Fast 3D point clouds retrieval for Large-scale 3D Place Recognition
Chahine-Nicolas Zede, Laurent Carrafa, Valérie Gouet-Brunet
TL;DR
This work tackles scalable retrieval for 3D point clouds in large-scale LiDAR-based place recognition by adapting the Differentiable Search Index (DSI) to 3D data. It maps 3D point-cloud descriptors to 1D docids using a Vision Transformer-based captioning step, augmented with positional and semantic encoding, achieving near $O(1)$ retrieval. The proposed DSI-3D framework introduces new docid representations, notably Positional Structured identifiers and Hilbert-curve indexing, and demonstrates retrieval performance competitive with state-of-the-art methods while greatly reducing query time on KITTI datasets.
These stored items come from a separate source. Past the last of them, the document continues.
===== src/rtl/xbar_transfer_ctrl_pkg.sv =====
// Shared encodings for the crossbar transfer controller: opcodes, FSM states,
// the latched command record and the command legality check.
package xbar_transfer_ctrl_pkg;

  localparam int NREG_DEF = 4;
  localparam int TEMP_DEF = 3;

  typedef enum logic [1:0] {
    OP_LOAD = 2'b00,
    OP_MOVE = 2'b01,
    OP_SWAP = 2'b10,
    OP_RSVD = 2'b11
  } op_e;

  typedef enum logic [1:0] {
    ST_IDLE = 2'd0,
    ST_T1   = 2'd1,
    ST_T2   = 2'd2,
    ST_T3   = 2'd3
  } state_e;

  typedef struct packed {
    op_e        op;
    logic [1:0] rx;
    logic [1:0] ry;
  } cmd_t;

  // A swap that names the scratch register would destroy its own operand.
  function automatic logic cmd_rejected(input cmd_t c, input logic [1:0] temp);
    return (c.op == OP_RSVD) ||
           ((c.op == OP_SWAP) && ((c.rx == temp) || (c.ry == temp)));
  endfunction

endpackage


===== src/rtl/xbar_onehot_dec.sv =====
// Register index to [1:NREG] one-hot strobe decoder; index 0 maps to bit 1.
module xbar_onehot_dec #(
  parameter int NREG = 4
) (
  input  logic [1:0]    i_idx,
  input  logic          i_en,
  output logic [1:NREG] o_onehot
);

  always_comb begin
    o_onehot = '0;
    for (int k = 1; k <= NREG; k++) begin
      if (i_en && (i_idx == 2'(k - 1))) o_onehot[k] = 1'b1;
    end
  end

endmodule


===== src/rtl/xbar_transfer_ctrl.sv =====
// Sequencing controller for the 4-register shared-bus datapath (LOAD/MOVE/SWAP).
// Define XBAR_CTRL_QUEUE_EN to add a one-entry pending command buffer.
module xbar_transfer_ctrl
  import xbar_transfer_ctrl_pkg::*;
#(
  parameter int NREG = NREG_DEF,
  parameter int TEMP = TEMP_DEF
) (
  input  logic          Clock,
  input  logic          Reset,
  input  logic          w,
  input  logic [1:0]    Op,
  input  logic [1:0]    Rx,
  input  logic [1:0]    Ry,
  output logic [1:NREG] Rin,
  output logic [1:NREG] Rout,
  output logic          Extern,
  output logic          Busy,
  output logic          Done,
  output logic          Err,
  output logic          Ready
);

  localparam logic [1:0] TEMP_IDX = TEMP[1:0];

  state_e        r_state, w_nxt_state;
  logic          r_multi, w_nxt_multi;
  logic [1:0]    r_rx, r_ry, w_nxt_rx, w_nxt_ry;
  logic [1:NREG] r_rin, r_rout;
  logic          r_extern, r_busy, r_done, r_err, r_ready;

  cmd_t          w_in_cmd, w_start_cmd;
  logic          w_final, w_start, w_drop;
  logic [1:0]    w_rin_idx, w_rout_idx;
  logic          w_rin_en, w_rout_en;
  logic          w_ext, w_busy, w_done, w_err, w_ready;
  logic [1:NREG] w_rin_oh, w_rout_oh;

`ifdef XBAR_CTRL_QUEUE_EN
  logic          r_q_vld, w_nxt_q_vld;
  cmd_t          r_q_cmd, w_nxt_q_cmd;
`endif

  assign w_in_cmd = cmd_t'({Op, Rx, Ry});
  assign w_final  = (r_state == ST_T3) || ((r_state == ST_T1) && !r_multi);

  // Decide whether a command enters T1 on the next edge, and from where.
  always_comb begin
    w_start     = 1'b0;
    w_start_cmd = w_in_cmd;
    w_drop      = 1'b0;
`ifdef XBAR_CTRL_QUEUE_EN
    w_nxt_q_vld = r_q_vld;
    w_nxt_q_cmd = r_q_cmd;
    if (r_state == ST_IDLE) begin
      w_start = w;
    end else if (r_q_vld) begin
      w_drop = w;
      if (w_final) begin
        w_start     = 1'b1;
        w_start_cmd = r_q_cmd;
        w_nxt_q_vld = 1'b0;
      end
    end else if (w) begin
      // A strobe in the last cycle chains straight into T1 instead of parking.
      if (w_final) begin
        w_start = 1'b1;
      end else begin
        w_nxt_q_vld = 1'b1;
        w_nxt_q_cmd = w_in_cmd;
      end
    end
`else
    w_start = (r_state == ST_IDLE) && w;
`endif
  end

  // Next-cycle transfer plan; every output below is registered from it.
  always_comb begin
    w_nxt_state = r_state;
    w_nxt_multi = r_multi;
    w_nxt_rx    = r_rx;
    w_nxt_ry    = r_ry;
    w_rin_idx   = '0;
    w_rin_en    = 1'b0;
    w_rout_idx  = '0;
    w_rout_en   = 1'b0;
    w_ext       = 1'b0;
    w_busy      = 1'b0;
    w_done      = 1'b0;
    w_err       = w_drop;
    if (w_start) begin
      w_nxt_state = ST_T1;
      w_nxt_multi = 1'b0;
      w_nxt_rx    = w_start_cmd.rx;
      w_nxt_ry    = w_start_cmd.ry;
      if (cmd_rejected(w_start_cmd, TEMP_IDX)) begin
        w_err = 1'b1;
      end else begin
        w_busy = 1'b1;
        case (w_start_cmd.op)
          OP_LOAD: begin
            w_ext     = 1'b1;
            w_rin_en  = 1'b1;
            w_rin_idx = w_start_cmd.rx;
            w_done    = 1'b1;
          end
          OP_MOVE: begin
            w_rout_en  = 1'b1;
            w_rout_idx = w_start_cmd.ry;
            w_rin_en   = 1'b1;
            w_rin_idx  = w_start_cmd.rx;
            w_done     = 1'b1;
          end
          default: begin
            if (w_start_cmd.rx == w_start_cmd.ry) begin
              w_done = 1'b1;
            end else begin
              w_nxt_multi = 1'b1;
              w_rout_en   = 1'b1;
              w_rout_idx  = w_start_cmd.ry;
              w_rin_en    = 1'b1;
              w_rin_idx   = TEMP_IDX;
            end
          end
        endcase
      end
    end else if ((r_state == ST_T1) && r_multi) begin
      w_nxt_state = ST_T2;
      w_busy      = 1'b1;
      w_rout_en   = 1'b1;
      w_rout_idx  = r_rx;
      w_rin_en    = 1'b1;
      w_rin_idx   = r_ry;
    end else if (r_state == ST_T2) begin
      w_nxt_state = ST_T3;
      w_busy      = 1'b1;
      w_rout_en   = 1'b1;
      w_rout_idx  = TEMP_IDX;
      w_rin_en    = 1'b1;
      w_rin_idx   = r_rx;
      w_done      = 1'b1;
    end else if (w_final) begin
      w_nxt_state = ST_IDLE;
    end
  end

`ifdef XBAR_CTRL_QUEUE_EN
  assign w_ready = (w_nxt_state == ST_IDLE) || !w_nxt_q_vld;
`else
  assign w_ready = (w_nxt_state == ST_IDLE);
`endif

  xbar_onehot_dec #(.NREG(NREG)) u_rin_dec (
    .i_idx    (w_rin_idx),
    .i_en     (w_rin_en),
    .o_onehot (w_rin_oh)
  );

  xbar_onehot_dec #(.NREG(NREG)) u_rout_dec (
    .i_idx    (w_rout_idx),
    .i_en     (w_rout_en),
    .o_onehot (w_rout_oh)
  );

  always_ff @(posedge Clock) begin
    if (Reset) begin
      r_state  <= ST_IDLE;
      r_multi  <= 1'b0;
      r_rin    <= '0;
      r_rout   <= '0;
      r_extern <= 1'b0;
      r_busy   <= 1'b0;
      r_done   <= 1'b0;
      r_err    <= 1'b0;
      r_ready  <= 1'b1;
    end else begin
      r_state  <= w_nxt_state;
      r_multi  <= w_nxt_multi;
      r_rin    <= w_rin_oh;
      r_rout   <= w_rout_oh;
      r_extern <= w_ext;
      r_busy   <= w_busy;
      r_done   <= w_done;
      r_err    <= w_err;
      r_ready  <= w_ready;
    end
  end

  always_ff @(posedge Clock) begin
    r_rx <= w_nxt_rx;
    r_ry <= w_nxt_ry;
  end

`ifdef XBAR_CTRL_QUEUE_EN
  always_ff @(posedge Clock) begin
    if (Reset) r_q_vld <= 1'b0;
    else       r_q_vld <= w_nxt_q_vld;
    r_q_cmd <= w_nxt_q_cmd;
  end
`endif

  assign Rin    = r_rin;
  assign Rout   = r_rout;
  assign Extern = r_extern;
  assign Busy   = r_busy;
  assign Done   = r_done;
  assign Err    = r_err;
  assign Ready  = r_ready;

endmodule
File: src/rtl/seg7_scan_driver.sv
// Purpose : time-multiplexed common-anode 7-segment scanner; one digit per scan tick, frame-coherent digit snapshot.
// Latency : outputs are registered one cycle after the index/shadow update at the scan tick.
// Backpress: none; en=0 blanks the display and freezes the prescaler and index in place.
//
// Ports:
//   clk, rst    - system clock (rising edge), synchronous active-high reset
//   en          - 1 = scan, 0 = display dark with prescaler/index frozen
//   data_in     - packed nibbles, digit k = data_in[4k+3:4k], digit 0 rightmost
//   dp_in       - per-digit decimal point request (1 = lit)
//   blank_in    - per-digit force-dark
//   lz_en       - suppress leading zeros (digit 0 is never suppressed)
//   seg_out     - active-low {dp,g,f,e,d,c,b,a}
//   an_out      - active-low anode select, one-hot-low or all ones
//   frame_done  - one-cycle pulse on the first output cycle of digit 0
module seg7_scan_driver #(
  parameter int DIGITS   = 8,
  parameter int CLK_DIV  = 100000,
  parameter int HEX_MODE = 0
) (
  input  logic                clk,
  input  logic                rst,
  input  logic                en,
  input  logic [4*DIGITS-1:0] data_in,
  input  logic [DIGITS-1:0]   dp_in,
  input  logic [DIGITS-1:0]   blank_in,
  input  logic                lz_en,
  output logic [7:0]          seg_out,
  output logic [DIGITS-1:0]   an_out,
  output logic                frame_done
);

  localparam int CW = (CLK_DIV > 1) ? $clog2(CLK_DIV) : 1;
  localparam int IW = (DIGITS > 1) ? $clog2(DIGITS) : 1;

  localparam logic [CW-1:0]     COUNT_MAX = CW'(CLK_DIV - 1);
  localparam logic [IW-1:0]     IDX_MAX   = IW'(DIGITS - 1);
  localparam logic [DIGITS-1:0] AN_ONE    = DIGITS'(1);
  localparam logic [6:0]        DASH      = 7'b0111111;

  // Scan state
  logic [CW-1:0] count;
  logic [IW-1:0] idx;
  logic          tick;
  logic          wrap;
  logic [IW-1:0] idx_next;
  logic          new_frame;

  // Frame snapshot: every decode below reads these, never the live inputs
  logic [4*DIGITS-1:0] shadow_data;
  logic [DIGITS-1:0]   shadow_dp;
  logic [DIGITS-1:0]   shadow_blank;
  logic                shadow_lz;

  // Decode of the current slot
  logic [DIGITS-1:0] suppress;
  logic              zero_run;
  logic [3:0]        cur_nib;
  logic              cur_dp;
  logic              cur_dark;
  logic [6:0]        cur_glyph;

  // Active-low {g..a} glyph for one nibble
  function automatic logic [6:0] glyph(input logic [3:0] nib);
    logic [6:0] g;
    case (nib)
      4'h0:    g = 7'b1000000;
      4'h1:    g = 7'b1111001;
      4'h2:    g = 7'b0100100;
      4'h3:    g = 7'b0110000;
      4'h4:    g = 7'b0011001;
      4'h5:    g = 7'b0010010;
      4'h6:    g = 7'b0000010;
      4'h7:    g = 7'b1111000;
      4'h8:    g = 7'b0000000;
      4'h9:    g = 7'b0010000;
      4'hA:    g = (HEX_MODE != 0) ? 7'b0001000 : DASH;
      4'hB:    g = (HEX_MODE != 0) ? 7'b0000011 : DASH;
      4'hC:    g = (HEX_MODE != 0) ? 7'b1000110 : DASH;
      4'hD:    g = (HEX_MODE != 0) ? 7'b0100001 : DASH;
      4'hE:    g = (HEX_MODE != 0) ? 7'b0000110 : DASH;
      default: g = (HEX_MODE != 0) ? 7'b0001110 : DASH;
    endcase
    return g;
  endfunction

  assign tick     = en && (count == COUNT_MAX);
  assign wrap     = (idx == IDX_MAX);
  assign idx_next = wrap ? '0 : idx + 1'b1;

  // Leading-zero mask: walk from the most significant digit down, keeping a
  // running "everything above and including here is zero" flag. Digit 0 is
  // left out of the walk so it always shows something.
  always_comb begin
    suppress = '0;
    zero_run = 1'b1;
    for (int k = DIGITS - 1; k >= 1; k--) begin
      zero_run    = zero_run && (shadow_data[4*k +: 4] == 4'd0);
      suppress[k] = shadow_lz && zero_run;
    end
  end

  always_comb begin
    cur_nib   = shadow_data[{idx, 2'b00} +: 4];
    cur_dp    = shadow_dp[idx];
    cur_dark  = !en || shadow_blank[idx] || suppress[idx];
    cur_glyph = glyph(cur_nib);
  end

  always_ff @(posedge clk) begin
    if (rst) begin
      count        <= '0;
      idx          <= IDX_MAX;
      new_frame    <= 1'b0;
      shadow_data  <= '0;
      shadow_dp    <= '0;
      shadow_blank <= '1;
      shadow_lz    <= 1'b0;
      seg_out      <= 8'hFF;
      an_out       <= '1;
      frame_done   <= 1'b0;
    end else begin
      // Prescaler only moves while enabled, so a paused digit keeps its
      // remaining on-time.
      if (en) begin
        count <= tick ? '0 : count + 1'b1;
      end

      if (tick) begin
        idx <= idx_next;
        // Wrapping back to digit 0 starts a new frame: capture the inputs
        // present in this very cycle.
        if (wrap) begin
          shadow_data  <= data_in;
          shadow_dp    <= dp_in;
          shadow_blank <= blank_in;
          shadow_lz    <= lz_en;
        end
      end

      // Marks the cycle after the wrap so frame_done lines up with the
      // first registered output of digit 0.
      new_frame  <= tick && wrap;
      frame_done <= new_frame;

      if (cur_dark) begin
        seg_out <= 8'hFF;
        an_out  <= '1;
      end else begin
        seg_out <= {~cur_dp, cur_glyph};
        an_out  <= ~(AN_ONE << idx);
      end
    end
  end

endmodule
## config.mk

```make
export PLATFORM = sky130hd
export DESIGN_NAME = enemy_spawn_scheduler_flat
export DESIGN_NICKNAME = d
export VERILOG_FILES = /design/src/rtl/enemy_spawn_scheduler_pkg.sv /design/src/rtl/enemy_spawn_scheduler_if.sv /design/src/rtl/enemy_spawn_scheduler_rr_slot_picker.sv /design/src/rtl/enemy_spawn_scheduler.sv /design/src/flat_wrapper.sv
export SDC_FILE = /design/constraint.sdc
export NUM_CORES = 1
export LEC_CHECK = 0
export BUFFER_PORTS_ARGS = -buffer_cell sky130_fd_sc_hd__clkbuf_2
export CORE_MARGIN = 2
export CORE_UTILIZATION = 31
export DETAILED_ROUTE_END_ITERATION = 16
export MAX_ROUTING_LAYER = met4
export SLEW_MARGIN = 25
export SYNTH_ARGS = -nofsm -noshare
export SYNTH_HDL_FRONTEND = slang
export SYNTH_SLANG_ARGS = --single-unit
```

## constraint.sdc

```tcl
create_clock -name clk -period 2 [get_ports clk]
set_input_delay 0.4 -clock clk [delete_from_list [all_inputs] [get_ports clk]]
set_output_delay 0.4 -clock clk [all_outputs]
set_load 0.05 [all_outputs]
```
### config.mk
export PLATFORM = sky130hd
export DESIGN_NAME = dsp_reg_master
export DESIGN_NICKNAME = d
export VERILOG_FILES = /design/src/rtl/dsp_reg_master.sv
export SDC_FILE = /design/constraint.sdc
export NUM_CORES = 1
export LEC_CHECK = 0
export CAP_MARGIN = 20
export CORE_ASPECT_RATIO = 1.5
export CORE_MARGIN = 5
export CORE_UTILIZATION = 43
export CTS_CLUSTER_DIAMETER = 50
export DETAILED_ROUTE_END_ITERATION = 10
export GPL_TIMING_DRIVEN = 1
export PLACE_DENSITY = 0.74
export SYNTH_ARGS = -nofsm -noshare
export SYNTH_HDL_FRONTEND = slang
export SYNTH_SLANG_ARGS = --single-unit
### constraint.sdc
create_clock -name clk -period 1.8 [get_ports clk]
set_input_delay 0.36 -clock clk [delete_from_list [all_inputs] [get_ports clk]]
set_output_delay 0.36 -clock clk [all_outputs]
set_load 0.02 [all_outputs]
### src/rtl/dsp_reg_master.sv
// Command-driven initiator for the DSP register bus: single/burst writes and reads,
// plus status polling with timeout, answering on a valid/ready response stream.
//
// state      | meaning
// -----------+----------------------------------------------------------
// S_IDLE     | waiting for a command, cmd_ready high
// S_WRITE    | taking write beats, one register write per wd handshake
// S_RD_ADDR  | launching a bus read at beat_addr
// S_RD_WAIT  | waiting RD_LATENCY cycles, then sampling rdata
// S_RD_RESP  | presenting read/poll data until rsp_ready
// S_WR_ACK   | presenting the single write acknowledge
// S_ERR_RESP | presenting the error response for a reserved op
module dsp_reg_master #(
  parameter int DATA_WIDTH   = 16,
  parameter int ADDR_WIDTH   = 6,
  parameter int RD_LATENCY   = 1,
  parameter int POLL_TIMEOUT = 1024
) (
  input  logic                  clk,
  input  logic                  arst_n,
  input  logic                  cmd_valid,
  output logic                  cmd_ready,
  input  logic [1:0]            cmd_op,
  input  logic [ADDR_WIDTH-1:0] cmd_addr,
  input  logic [ADDR_WIDTH-1:0] cmd_len,
  input  logic [DATA_WIDTH-1:0] cmd_mask,
  input  logic                  wd_valid,
  output logic                  wd_ready,
  input  logic [DATA_WIDTH-1:0] wd_data,
  output logic                  rsp_valid,
  input  logic                  rsp_ready,
  output logic [DATA_WIDTH-1:0] rsp_data,
  output logic                  rsp_last,
  output logic                  rsp_err,
  output logic                  busy,
  output logic [ADDR_WIDTH-1:0] addr,
  output logic                  write_en,
  output logic [DATA_WIDTH-1:0] wdata,
  input  logic [DATA_WIDTH-1:0] rdata
);

  localparam int PW = $clog2(POLL_TIMEOUT + 1);

  localparam logic [1:0] OP_WRITE = 2'b00;
  localparam logic [1:0] OP_READ  = 2'b01;
  localparam logic [1:0] OP_POLL  = 2'b10;

  localparam logic [2:0] S_IDLE     = 3'd0;
  localparam logic [2:0] S_WRITE    = 3'd1;
  localparam logic [2:0] S_RD_ADDR  = 3'd2;
  localparam logic [2:0] S_RD_WAIT  = 3'd3;
  localparam logic [2:0] S_RD_RESP  = 3'd4;
  localparam logic [2:0] S_WR_ACK   = 3'd5;
  localparam logic [2:0] S_ERR_RESP = 3'd6;

  logic [2:0]            state;
  logic [1:0]            op_q;
  logic [ADDR_WIDTH-1:0] beat_addr;
  logic [ADDR_WIDTH-1:0] beat_cnt;
  logic [DATA_WIDTH-1:0] mask_q;
  logic [PW-1:0]         poll_cnt;
  logic                  lat_q;
  logic                  rd_sample;
  logic                  poll_hit;
  logic                  poll_last;

  assign cmd_ready = (state == S_IDLE);
  assign wd_ready  = (state == S_WRITE);
  assign rsp_valid = (state == S_RD_RESP) || (state == S_WR_ACK) || (state == S_ERR_RESP);
  assign busy      = (state != S_IDLE);

  // With zero latency rdata is sampled in the same cycle addr becomes visible.
  assign rd_sample = (RD_LATENCY == 0) || lat_q;
  assign poll_hit  = |(rdata & mask_q);
  assign poll_last = (poll_cnt == PW'(POLL_TIMEOUT - 1));

  always_ff @(posedge clk or negedge arst_n) begin
    if (!arst_n) begin
      state     <= S_IDLE;
      op_q      <= OP_WRITE;
      beat_addr <= '0;
      beat_cnt  <= '0;
      mask_q    <= '0;
      poll_cnt  <= '0;
      lat_q     <= 1'b0;
      addr      <= '0;
      write_en  <= 1'b0;
      wdata     <= '0;
      rsp_data  <= '0;
      rsp_last  <= 1'b0;
      rsp_err   <= 1'b0;
    end else begin
      write_en <= 1'b0;
      case (state)
        S_IDLE: begin
          if (cmd_valid) begin
            op_q      <= cmd_op;
            beat_addr <= cmd_addr;
            beat_cnt  <= cmd_len;
            mask_q    <= cmd_mask;
            poll_cnt  <= '0;
            rsp_data  <= '0;
            rsp_last  <= 1'b1;
            rsp_err   <= (cmd_op == 2'b11);
            case (cmd_op)
              OP_WRITE: state <= S_WRITE;
              OP_READ,
              OP_POLL:  state <= S_RD_ADDR;
              default:  state <= S_ERR_RESP;
            endcase
          end
        end

        S_WRITE: begin
          if (wd_valid) begin
            addr      <= beat_addr;
            wdata     <= wd_data;
            write_en  <= 1'b1;
            beat_addr <= beat_addr + ADDR_WIDTH'(1);
            if (beat_cnt == '0) state <= S_WR_ACK;
            else                beat_cnt <= beat_cnt - ADDR_WIDTH'(1);
          end
        end

        S_WR_ACK, S_ERR_RESP: begin
          if (rsp_ready) state <= S_IDLE;
        end

        S_RD_ADDR: begin
          addr  <= beat_addr;
          lat_q <= 1'b0;
          state <= S_RD_WAIT;
        end

        S_RD_WAIT: begin
          if (!rd_sample) begin
            lat_q <= 1'b1;
          end else begin
            rsp_data <= rdata;
            if (op_q == OP_POLL) begin
              if (poll_hit) begin
                rsp_err  <= 1'b0;
                rsp_last <= 1'b1;
                state    <= S_RD_RESP;
              end else if (poll_last) begin
                rsp_err  <= 1'b1;
                rsp_last <= 1'b1;
                state    <= S_RD_RESP;
              end else begin
                poll_cnt <= poll_cnt + PW'(1);
                state    <= S_RD_ADDR;
              end
            end else begin
              rsp_err  <= 1'b0;
              rsp_last <= (beat_cnt == '0);
              state    <= S_RD_RESP;
            end
          end
        end

        S_RD_RESP: begin
          if (rsp_ready) begin
            if (rsp_last) begin
              state <= S_IDLE;
            end else begin
              beat_addr <= beat_addr + ADDR_WIDTH'(1);
              beat_cnt  <= beat_cnt - ADDR_WIDTH'(1);
              state     <= S_RD_ADDR;
            end
          end
        end

        default: state <= S_IDLE;
      endcase
    end
  end

endmodule

After elaboration in Yosys (flattened, before gate mapping)
Index checks and enable logic that the tools add are counted.

Input port bits: 67. Output and inout port bits: 45. Bits in registers: 86.

Multiplexer cells: 48. $add $sub $neg: 3. Bitwise gates (word level): 1. Reduce and logical (&&, ||, !) cells: 22. Equal/unequal tests: 23.

Operators by type and width (number): 6-bit two-way mux (10); 11-bit two-way mux (5); 6-bit case mux with 3 select lines (2); 16-bit two-way mux (2); 16-bit case mux with 2 select lines (1); 3-bit two-way mux (9); 11-bit case mux with 2 select lines (1); 2-bit inequality test, second input constant (10); 3-bit case mux with 6 select lines (1); 6-bit AND reduction (3); 16-bit AND (1); 16-bit OR reduction (1); 6-bit case mux with 2 select lines (1); 11-bit by 1-bit adder with 11-bit output, second input constant (1); 11-bit by 10-bit == test with 1-bit output, second input constant (1); 1-bit two-way mux (11); 3-bit == test, second input constant (3); 6-bit by 1-bit adder with 6-bit output, second input constant (1); 2-bit == test, second input constant (3); 3-bit by 2-bit == test with 1-bit output, second input constant (2); 6-bit logical NOT (1); 1-bit case mux with 2 select lines (3); 3-bit case mux with 2 select lines (1); 2-bit AND reduction (3); other kinds (15) (20).

Logic depth before layout (Yosys ltp)
Depth after elaboration: 6. Gate-level depth with buffers: 9.

Worst setup path before layout
Ideal clock, no wire load.

Path kind: register to register. Start point: register poll_cnt[0]. End point: register poll_cnt[7]. Required time: 1723 ps. Data arrival time: 1816 ps. Buffers on the path: 1. Stages on the path, launching flop included: 9. Path slack: -94 ps. Path through: dfrtp_1 > ha_1 > and3_1 > nand4b_1 > nor3b_2 > nand4_2 > buf_6 > or3_1 > a21oi_1.

Cells in the longest elaborated chain, start to end: 6. Elaborated cells on any way between the ends: 9.

Ends and longest elaborated chain: start: declaration (line 61) `logic [PW-1:0] poll_cnt;`; start signal: assignment (line 150) `poll_cnt <= poll_cnt + PW'(1);`; 11-bit by 1-bit adder with 11-bit output (line 150); 11-bit two-way mux (line 145) `end else if (poll_last) begin`; 11-bit two-way mux (line 141) `if (poll_hit) begin`; 11-bit two-way mux (line 140) `if (op_q == OP_POLL) begin`; 11-bit two-way mux (line 136) `if (!rd_sample) begin`; 11-bit case mux with 2 select lines (line 94) `case (state)`.

Several ways; a longest one is shown, not always the timed one. The select of a mux whose other input is x is not followed. A chain may end at the register's enable or synchronous reset.

Worst setup path after layout
Start point: register poll_cnt[1]. End point: register poll_cnt[8].

Same word-level chain as after synthesis.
The results indicate that Hilbert-based indexing offers the best trade-off between retrieval quality and speed, highlighting the method’s potential for real-time, large-scale 3D place recognition.
Abstract
Retrieval in 3D point clouds is a challenging task that consists in retrieving the most similar point clouds to a given query within a reference of 3D points. Current methods focus on comparing descriptors of point clouds in order to identify similar ones. Due to the complexity of this latter step, here we focus on the acceleration of the retrieval by adapting the Differentiable Search Index (DSI), a transformer-based approach initially designed for text information retrieval, for 3D point clouds retrieval. Our approach generates 1D identifiers based on the point descriptors, enabling direct retrieval in constant time. To adapt DSI to 3D data, we integrate Vision Transformers to map descriptors to these identifiers while incorporating positional and semantic encoding. The approach is evaluated for place recognition on a public benchmark comparing its retrieval capabilities against state-of-the-art methods, in terms of quality and speed of returned point clouds.